Presence of a capsule in Vibrio vulnificus biotype 2 and its relationship to virulence for eels

Abstract

Strains of Vibrio vulnificus biotype 2, isolated from internal organs of diseased European eels as pure cultures of opaque cells, together with some reference strains from Japanese eels, were used in this study. Spontaneous translucent-phase variants were obtained from the corresponding parent strains and compared for a variety of phenotypic traits related to virulence for eels. The rate of colony dissociation from opaque to translucent cells was higher (around 10(-2)) than that observed for translucent to opaque cells (10(-3) to 10(-4)). Electron microscopy with ruthenium red revealed the presence of a capsule of variable thickness on opaque cells, whereas translucent-type colonies had no observable capsular materials. No differences in plasmid profiles were detected between the two cell types so that plasmids do not seem to be implicated in the mechanism of phase shift of biotype 2 strains. No apparent difference in outer membrane protein and lipopolysaccharide patterns could be observed between the cell types.

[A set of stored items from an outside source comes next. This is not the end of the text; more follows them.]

`src/rtl/rv_pkg.sv`:
```
// Shared front-end definitions: datapath widths, default reset vector and fetch FSM encoding.
package rv_pkg;

  localparam int unsigned XLEN = 32;
  localparam int unsigned ILEN = 32;

  localparam logic [XLEN-1:0] RESET_PC_DEFAULT = 32'h0000_0000;

  typedef enum logic [1:0] {
    ST_IDLE = 2'd0,
    ST_REQ  = 2'd1,
    ST_WAIT = 2'd2,
    ST_DROP = 2'd3
  } fetch_state_e;

endpackage

```
`src/rtl/instr_fetch_unit_fifo.sv`:
```
// Synchronous instruction buffer: registered head, flush clears contents, occupancy count out.
module fetch_fifo #(
  parameter int unsigned DEPTH = 2,
  parameter int unsigned WIDTH = 64,
  localparam int unsigned PTR_W = $clog2(DEPTH),
  localparam int unsigned CNT_W = PTR_W + 1
) (
  input  logic             clk,
  input  logic             rst_n,
  input  logic             flush,
  input  logic             push,
  input  logic [WIDTH-1:0] push_data,
  input  logic             pop,
  output logic             valid,
  output logic [WIDTH-1:0] head,
  output logic [CNT_W-1:0] count
);

  logic [WIDTH-1:0] mem_q [DEPTH];
  logic [WIDTH-1:0] mem_d [DEPTH];
  logic [PTR_W-1:0] wr_ptr_q, wr_ptr_d;
  logic [PTR_W-1:0] rd_ptr_q, rd_ptr_d;
  logic [CNT_W-1:0] count_q, count_d;
  logic             valid_q, valid_d;
  logic             do_push_c, do_pop_c;

  // A push into a full buffer is only legal when the head leaves on the same edge.
  assign do_pop_c  = pop && valid_q;
  assign do_push_c = push && ((count_q != CNT_W'(DEPTH)) || do_pop_c);

  always_comb begin
    mem_d    = mem_q;
    wr_ptr_d = wr_ptr_q;
    rd_ptr_d = rd_ptr_q;
    count_d  = count_q;
    valid_d  = 1'b0;
    if (flush) begin
      wr_ptr_d = '0;
      rd_ptr_d = '0;
      count_d  = '0;
    end else begin
      if (do_push_c) begin
        mem_d[wr_ptr_q] = push_data;
        wr_ptr_d        = wr_ptr_q + PTR_W'(1);
      end
      if (do_pop_c) begin
        rd_ptr_d = rd_ptr_q + PTR_W'(1);
      end
      count_d = count_q + CNT_W'(do_push_c) - CNT_W'(do_pop_c);
    end
    valid_d = (count_d != '0);
  end

  always_ff @(posedge clk or negedge rst_n) begin
    if (!rst_n) begin
      mem_q    <= '{default: '0};
      wr_ptr_q <= '0;
      rd_ptr_q <= '0;
      count_q  <= '0;
      valid_q  <= 1'b0;
    end else begin
      mem_q    <= mem_d;
      wr_ptr_q <= wr_ptr_d;
      rd_ptr_q <= rd_ptr_d;
      count_q  <= count_d;
      valid_q  <= valid_d;
    end
  end

  assign valid = valid_q;
  assign head  = mem_q[rd_ptr_q];
  assign count = count_q;

endmodule

```
`src/rtl/instr_fetch_unit.sv`:
```
// Instruction fetch front end: owns the PC, keeps one request outstanding against imem,
// buffers returned words and hands {pc, instr} to decode; redirects flush and squash.
module instr_fetch_unit
  import rv_pkg::*;
#(
  parameter int unsigned       ADDR_W     = XLEN,
  parameter logic [ADDR_W-1:0] RESET_PC   = ADDR_W'(RESET_PC_DEFAULT),
  parameter int unsigned       FIFO_DEPTH = 2
) (
  input  logic              clk,
  input  logic              rst,
  output logic              imem_req,
  output logic [ADDR_W-1:0] imem_addr,
  input  logic              imem_ready,
  input  logic              imem_rvalid,
  input  logic [ILEN-1:0]   imem_rdata,
  input  logic              redirect_valid,
  input  logic [ADDR_W-1:0] redirect_pc,
  output logic              instr_valid,
  input  logic              instr_ready,
  output logic [ILEN-1:0]   instr_data,
  output logic [ADDR_W-1:0] instr_pc
);

  localparam int unsigned       ENTRY_W   = ADDR_W + ILEN;
  localparam int unsigned       CNT_W     = $clog2(FIFO_DEPTH) + 1;
  localparam logic [ADDR_W-1:0] WORD_MASK = ~ADDR_W'(3);
  localparam logic [ADDR_W-1:0] START_PC  = RESET_PC & WORD_MASK;
  localparam logic [CNT_W-1:0]  DEPTH_CNT = CNT_W'(FIFO_DEPTH);

  fetch_state_e      state_q, state_d;
  logic [ADDR_W-1:0] fetch_pc_q, fetch_pc_d;
  logic [ADDR_W-1:0] issue_pc_q, issue_pc_d;
  logic              req_q, req_d;
  logic              armed_q, armed_d;

  logic              accept_c, push_c, pop_c, credit_c;
  logic [CNT_W-1:0]  fifo_count, count_after_c;
  logic              fifo_valid;
  logic [ENTRY_W-1:0] fifo_head;

  assign accept_c = req_q && imem_ready;
  assign push_c   = (state_q == ST_WAIT) && imem_rvalid && !redirect_valid;
  assign pop_c    = fifo_valid && instr_ready;

  // Credit looks at occupancy after this edge so a new request never overruns the buffer.
  assign count_after_c = redirect_valid ? '0
                       : fifo_count + CNT_W'(push_c) - CNT_W'(pop_c);
  assign credit_c      = (count_after_c < DEPTH_CNT);

  always_comb begin
    state_d    = state_q;
    fetch_pc_d = fetch_pc_q;
    issue_pc_d = issue_pc_q;
    req_d      = 1'b0;

    unique case (state_q)
      ST_IDLE: begin
        if (credit_c) state_d = ST_REQ;
      end
      ST_REQ: begin
        if (imem_ready) begin
          state_d    = ST_WAIT;
          issue_pc_d = fetch_pc_q;
          fetch_pc_d = fetch_pc_q + ADDR_W'(4);
        end
      end
      ST_WAIT: begin
        if (imem_rvalid) state_d = credit_c ? ST_REQ : ST_IDLE;
      end
      ST_DROP: begin
        if (imem_rvalid) state_d = ST_REQ;
      end
      default: state_d = ST_IDLE;
    endcase

    // Redirect overrides everything; an in-flight response must be squashed in DROP.
    if (redirect_valid) begin
      fetch_pc_d = redirect_pc & WORD_MASK;
      unique case (state_q)
        ST_IDLE: state_d = ST_REQ;
        ST_REQ:  state_d = imem_ready ? ST_DROP : ST_REQ;
        ST_WAIT: state_d = imem_rvalid ? ST_REQ : ST_DROP;
        ST_DROP: state_d = imem_rvalid ? ST_REQ : ST_DROP;
        default: state_d = ST_REQ;
      endcase
    end

    req_d = (state_d == ST_REQ);
  end

  always_ff @(posedge clk or negedge rst) begin
    if (!rst) begin
      state_q    <= ST_IDLE;
      fetch_pc_q <= START_PC;
      issue_pc_q <= '0;
      req_q      <= 1'b0;
    end else begin
      state_q    <= state_d;
      fetch_pc_q <= fetch_pc_d;
      issue_pc_q <= issue_pc_d;
      req_q      <= req_d;
    end
  end

  fetch_fifo #(
    .DEPTH (FIFO_DEPTH),
    .WIDTH (ENTRY_W)
  ) u_fifo (
    .clk       (clk),
    .rst_n     (rst),
    .flush     (redirect_valid),
    .push      (push_c),
    .push_data ({issue_pc_q, imem_rdata}),
    .pop       (pop_c),
    .valid     (fifo_valid),
    .head      (fifo_head),
    .count     (fifo_count)
  );

  assign imem_req               = req_q;
  assign imem_addr              = fetch_pc_q;
  assign instr_valid            = fifo_valid;
  assign {instr_pc, instr_data} = fifo_head;

  // A response still in flight across reset may legally land before the first new accept.
  assign armed_d = armed_q | accept_c;

  always_ff @(posedge clk or negedge rst) begin
    if (!rst) armed_q <= 1'b0;
    else      armed_q <= armed_d;
  end

  a_rvalid_needs_outstanding: assert property (
    @(posedge clk) disable iff (!rst)
    (imem_rvalid && armed_q) |-> (state_q == ST_WAIT || state_q == ST_DROP)
  );

endmodule

```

Both isogenic morphotypes were able to grow in eel serum and minimal medium supplemented with ethylenediamine di(O-hydroxyphenyl-acetic acid) or transferrin. Therefore, the presence of capsule was not required for the acquisition of iron from iron chelators or for resistance to serum bactericidal action. Both morphotypes were highly virulent for elvers, although the 50% lethal dose for translucent cells was higher than that for the corresponding opaque cells. The latter observation, together with the overall data, suggests that the production of capsular materials by biotype 2 of V. vulnificus is not essential for the development of vibriosis in eels, at least when cells are injected intraperitoneally.